Hace que el niño cuando está a cuatro patas, si levanta la cabeza, extienda los brazos y flexione las piernas Y cuando la cabeza va hacia adelante, los brazos se flexionan y las piernas se extienden. Así el niño realiza el característico balanceo hacia delante y atrás antes de soltarse a gatear. Este reflejo tiene el objetivo de preparar al niño para el gateo y desaparece cuando éste se hace presente.
Se inhibe entre los 9-11 meses de edad. Si se mantiene activo puede provocar:
- Problemas visuales: dificultades para el reajuste de la visión binocular (no le es fácil enfocar de la pizarra al pupitre o seguir una pelota), problemas de acomodación, miopía o hipermetropía.
- Mala coordinación oculo-manual, lentitud para copiar.

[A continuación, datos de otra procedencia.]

--- config.mk ---
export PLATFORM = sky130hd
export DESIGN_NAME = amiq_dvcon_blue_serializer
export DESIGN_NICKNAME = d
export VERILOG_FILES = /design/src/rtl/amiq_dvcon_blue_pkg.sv /design/src/rtl/amiq_dvcon_blue_fifo.sv /design/src/rtl/amiq_dvcon_blue_serializer.sv
export SDC_FILE = /design/constraint.sdc
export NUM_CORES = 1
export LEC_CHECK = 0
export BUFFER_PORTS_ARGS = -buffer_cell sky130_fd_sc_hd__buf_2
export CORE_MARGIN = 2
export CORE_UTILIZATION = 59
export CTS_CLUSTER_SIZE = 8
export DETAILED_ROUTE_END_ITERATION = 8
export GPL_TIMING_DRIVEN = 0
export PLACE_DENSITY = 0.9
export SLEW_MARGIN = 20
export SYNTH_ARGS = -nofsm -noshare
export SYNTH_HDL_FRONTEND = slang
export SYNTH_HIERARCHICAL = 1
export SYNTH_SLANG_ARGS = --single-unit
--- constraint.sdc ---
create_clock -name clk -period 13.6 [get_ports clk]
set_input_delay 2.72 -clock clk [delete_from_list [all_inputs] [get_ports clk]]
set_output_delay 2.72 -clock clk [all_outputs]
set_load 0.03 [all_outputs]
--- src/rtl/amiq_dvcon_blue_pkg.sv ---
// amiq_dvcon_blue_pkg: shared types and constants for the blue serializer
package amiq_dvcon_blue_pkg;

   localparam int DROP_CNT_W = 16;

   // field0 occupies the most significant word so {field0,field1,field2} packs directly
   typedef struct packed {
      logic [31:0] field0;
      logic [31:0] field1;
      logic [31:0] field2;
   } blue_item_t;

   typedef enum logic [1:0] {
      B0 = 2'd0,
      B1 = 2'd1,
      B2 = 2'd2
   } beat_e;

   // successor beat, B2 wraps back to B0
   function automatic beat_e next_beat(input beat_e b);
      return (b == B0) ? B1 : (b == B1) ? B2 : B0;
   endfunction

endpackage

--- src/rtl/amiq_dvcon_blue_fifo.sv ---
// amiq_dvcon_blue_fifo: circular buffer of blue transactions with first-word-fall-through head
module amiq_dvcon_blue_fifo
   import amiq_dvcon_blue_pkg::*;
#(
   parameter int DEPTH = 4
) (
   input  logic                     clk,
   input  logic                     rst,
   input  logic                     push,
   input  logic                     pop,
   input  blue_item_t               din,
   output logic                     full,
   output logic                     empty,
   output blue_item_t               head,
   output logic [$clog2(DEPTH):0]   level
);

   localparam int AW = $clog2(DEPTH);
   localparam int LW = AW + 1;

   blue_item_t    r_mem [DEPTH];
   logic [AW-1:0] r_wr;
   logic [AW-1:0] r_rd;
   logic [LW-1:0] r_level;
   logic          w_wr;
   logic          w_rd;

   // a full buffer still accepts a push when the head leaves in the same cycle
   assign w_rd  = pop & ~empty;
   assign w_wr  = push & (~full | w_rd);
   assign full  = r_level == LW'(DEPTH);
   assign empty = r_level == '0;
   assign head  = r_mem[r_rd];
   assign level = r_level;

   // storage array, contents are don't-care until written
   always_ff @(posedge clk) begin
      if (w_wr && !rst) r_mem[r_wr] <= din;
   end

   // pointers wrap naturally at the power-of-two depth
   always_ff @(posedge clk) begin
      if (rst) begin
         r_wr    <= '0;
         r_rd    <= '0;
         r_level <= '0;
      end else begin
         if (w_wr) r_wr <= r_wr + 1'b1;
         if (w_rd) r_rd <= r_rd + 1'b1;
         r_level <= r_level + LW'(w_wr) - LW'(w_rd);
      end
   end

endmodule

--- src/rtl/amiq_dvcon_blue_serializer.sv ---
// amiq_dvcon_blue_serializer: buffers 3-word blue transactions and emits them as 32-bit beats
module amiq_dvcon_blue_serializer
   import amiq_dvcon_blue_pkg::*;
#(
   parameter int DEPTH = 4
) (
   input  logic                    clk,
   input  logic                    rst,
   input  logic [31:0]             field0,
   input  logic [31:0]             field1,
   input  logic [31:0]             field2,
   input  logic                    valid,
   output logic [31:0]             out_data,
   output logic                    out_valid,
   output logic                    out_last,
   input  logic                    out_ready,
   output logic [$clog2(DEPTH):0]  level,
   output logic [DROP_CNT_W-1:0]   drop_cnt
);

   beat_e                 r_beat;
   logic [DROP_CNT_W-1:0] r_drop_cnt;
   blue_item_t            w_head;
   logic                  w_full;
   logic                  w_empty;
   logic                  w_hs;
   logic                  w_pop;
   logic                  w_drop;

   amiq_dvcon_blue_fifo #(.DEPTH(DEPTH)) u_fifo (
      .clk   (clk),
      .rst   (rst),
      .push  (valid),
      .pop   (w_pop),
      .din   ('{field0: field0, field1: field1, field2: field2}),
      .full  (w_full),
      .empty (w_empty),
      .head  (w_head),
      .level (level)
   );

   assign w_hs      = out_valid & out_ready;
   assign w_pop     = w_hs & (r_beat == B2);
   assign w_drop    = valid & w_full & ~w_pop;
   assign out_valid = ~w_empty;
   assign out_last  = ~w_empty & (r_beat == B2);
   assign drop_cnt  = r_drop_cnt;

   // beat select from the head entry, forced to zero while nothing is buffered
   always_comb begin
      out_data = w_empty ? '0 :
                 (r_beat == B0) ? w_head.field0 :
                 (r_beat == B1) ? w_head.field1 : w_head.field2;
   end

   // beat FSM advances only on an accepted beat
   always_ff @(posedge clk) begin
      if (rst) r_beat <= B0;
      else if (w_hs) r_beat <= next_beat(r_beat);
   end

   // saturating count of transactions lost to a full buffer
   always_ff @(posedge clk) begin
      if (rst) r_drop_cnt <= '0;
      else if (w_drop && r_drop_cnt != '1) r_drop_cnt <= r_drop_cnt + 1'b1;
   end

endmodule

==> results.yml <==
die:
  die_area_um2: 28500
  die_y_um: 169
  initial_utilization_pct: 59.8
  core_um2: 26800
  die_w_um: 169
  rows: 60
  io_pins: 153
status:
  status: "complete, no violations"
grt:
  grt_overflow: 0
  grt_pass1_wl_um: 53200
  grt_max_degree: 15
  grt_pass1_vias: 9188
  grt_antenna_before_repair: 11
  grt.total_usage_pct: 25.3
synth:
  yosysWarnings: 6
  syn_inst: 803
  synth_nets: 910
  ys_top_cells_by_area: "edfxtp_1 72%, mux4_2 13%, dfxtp_1 3.4%"
  async_reset_ff_share_pct: 0
  syn-cell-area_um2: 16000
  synth_top_area_share_pct: 72.0
  synth_edf_count: 384
  ys_types: 42
  yosysSeqAreaShare_pct: 75.4
  synth_commonest_cells: "384 x edfxtp_1, 96 x mux4_2, 78 x nor2_1, 44 x a21oi_1, 35 x mux2i_1"
  synth_area_per_cell_um2: 19.9
  synth-seq-cells: 411
  yosysMostFrequentCell: "edfxtp_1"
  synth_top_area_cell: "edfxtp_1"
  ys.flop_type: "edfxtp_1"
timing:
  worst_slack_ps: 7820
  min_period_over_period_pct: 42.5
  tightest_slew_ps: 1050
  slew_violations: 0
  fmax_ghz: 0.173
  setup_viol: 0
  slew_headroom_pct: 29.9
  skew_ps: 31.6
  tns_ps: 0
  min_period_ps: 5780
  rsz0062_at_grt: "no"
  finalHoldViolations: 0
drt:
  viasPerCell: 6.18
  antenna_left: 0
  routed_wl_um: 35600
  vias: 8810
  first_pass_iters: 5
  drc: 0
  first_iter_violations: 843
  wl_per_cell_um: 25.0
cts:
  clk_latency_ps: 560
  ctsResizeCount: 0
  cts_num_sinks: 411
  cts_root_buf: "clkbuf_16"
  cts_buffers: 57
  cts_tree: "done"
  clkTransAtPathRegs_ps: 50
  cts_max_level: 2
  ctsHoldBuffers: 0
  cts.path.max_buffers: 3
  post-cts-setup-buffers: 0
power_and_ir_drop:
  total_power_mw: 3.12
  cellLeakagePower_nw: 6.52
  p_per_area_nw_per_um2: 162
  vdd_drop_max_uv: 137
setup_path:
  ff2ff_setup_slack_ps: 9260
  worstSetupPathType: "register to output pin"
  cp_data_arrival_time_ps: 3060
  worstPathMaxFanout: 10
  required_ps: 10880
  start_kind: "register"
  r2r_end: "u_fifo/r_mem[1][87]"
  r2r_cells: 11
  cp-end-kind: "output pin"
  r2r_start: "u_fifo/level[1]"
worst_hold_path:
  holdPathEnd: "drop_cnt[13]"
  hold_start: "drop_cnt[13]"
  hold_class: "register to register"
  hold_path_depth: 2
place:
  dp_worst_setup_slack_ps: 7410
  gp_congestion: 0.754
  dpl.hpwl_um: 23400
  io_buffers: 152
layout:
  nets: 1173
  area_growth_pct: 19.8
  drive_gt1_share_pct: 36.8
flow_run:
  maxCapViolCount: 0
## report_power, final
part           total [mW]  internal [mW]  switching, mW
combinational       0.432          0.145          0.287
clock                1.20          0.739          0.465
sequential           1.48           1.46         0.0217
## worst max path at each step
stage / from / to / slack (ps)
after global routing: register / out_data[21] / 7690
final: register / out_data[6] / 7820
after floorplan: out_ready / u_fifo/r_mem[0][0] / 2390
after global placement: out_ready / u_fifo/r_mem[0][49] / -2910
after detailed placement: out_ready / u_fifo/r_mem[1][81] / 7410
after CTS: register / out_data[6] / 7840
## critical path, cell delays in order (launching register included)
cell,delay [ps]
dfxtp_1,310
clkbuf_1,290
buf_2,380
buf_2,390
mux4_2,380
mux2i_1,200
nor2_1,80
a21oi_1,230
nor2_1,60
buf_2,190
## through the flow
stage | instance area [um2] | utilization (%) | hold WS, ps | cells
floorplan | 16000 | - | 481 | 803
global placement | 17200 | 64.2 | 492 | 1296
detailed placement | 17700 | 66.0 | 504 | 1348
CTS | 19200 | 71.6 | 512 | 1418
global route | 19200 | 71.6 | 527 | 1423
finish | 19200 | 71.6 | 511 | 1426
## layer usage
layer  part of all wire [%]  global-route usage, %  up-vias
met3                    6.5                   5.33       70
met5                   0.15                      0        -
met2                     53                   43.3      376
met1                     39                   33.1     4560
li1                       -                      -     3796
met4                    2.3                   8.13        8
## registers in the layout (all words and copies together) (netlist names), named ones only
signal / flops
u_fifo/r_mem: 384
drop_cnt: 16
u_fifo/level: 3
r_beat: 2
u_fifo/r_rd: 2
u_fifo/r_wr: 2
## placed cells by master, fill, tap and decap left out, types with 21 or more instances in the layout
cell / netlist / final
a21oi_1: 44 / 44
buf_2: 14 / 166
buf_4: 4 / 37
buf_6: 2 / 21
clkbuf_1: 19 / 29
clkbuf_16: 0 / 57
dfxtp_1: 27 / 27
edfxtp_1: 384 / 384
mux2i_1: 35 / 35
mux4_2: 96 / 96
nor2_1: 78 / 78
## layout make-up
type / instances / area, um2
clock inverters: 3 / 25.0
plain buffers: 44 / 213
clock buffers: 67 / 1460
inverters: 6 / 22.5
flip-flops and latches: 411 / 12100
repair buffers: 204 / 1220
well taps: 341 / 427
diodes: 8 / 20.0
fillers: 1601 / 7600
multi-input cells: 342 / 3730
## kinds of logic (layout without fill, tap and decap cells)
logic type | after synthesis | after routing | synth area share, %
DFF | 411 | 411 | 75.4
muxes | 135 | 135 | 16.0
and+or+nand+nor | 135 | 135 | 4.22
AOI/OAI and AO/OA | 61 | 61 | 2.15
buffers and inverters | 50 | 324 | 1.47
adders and majority gates | 7 | 7 | 0.594
xor gates and xnor gates | 4 | 4 | 0.219
other | 0 | 8 | 0
No activity file was read; power rests on OpenSTA's default activity.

- Mala postura, tendencia a “dejarse caer” cuando están sentados en el pupitre o en la mesa, se sujeta la cabeza con la mano, modo de andar desaliñado.
- Posición en “W” con las piernas cuando se sientan en el suelo.
- Mala integración entre la parte superior o inferior del cuerpo, dificultad para aprender a nadar.
Poca atención y concentración como resultado de la incomodidad que sienten al estar sentados.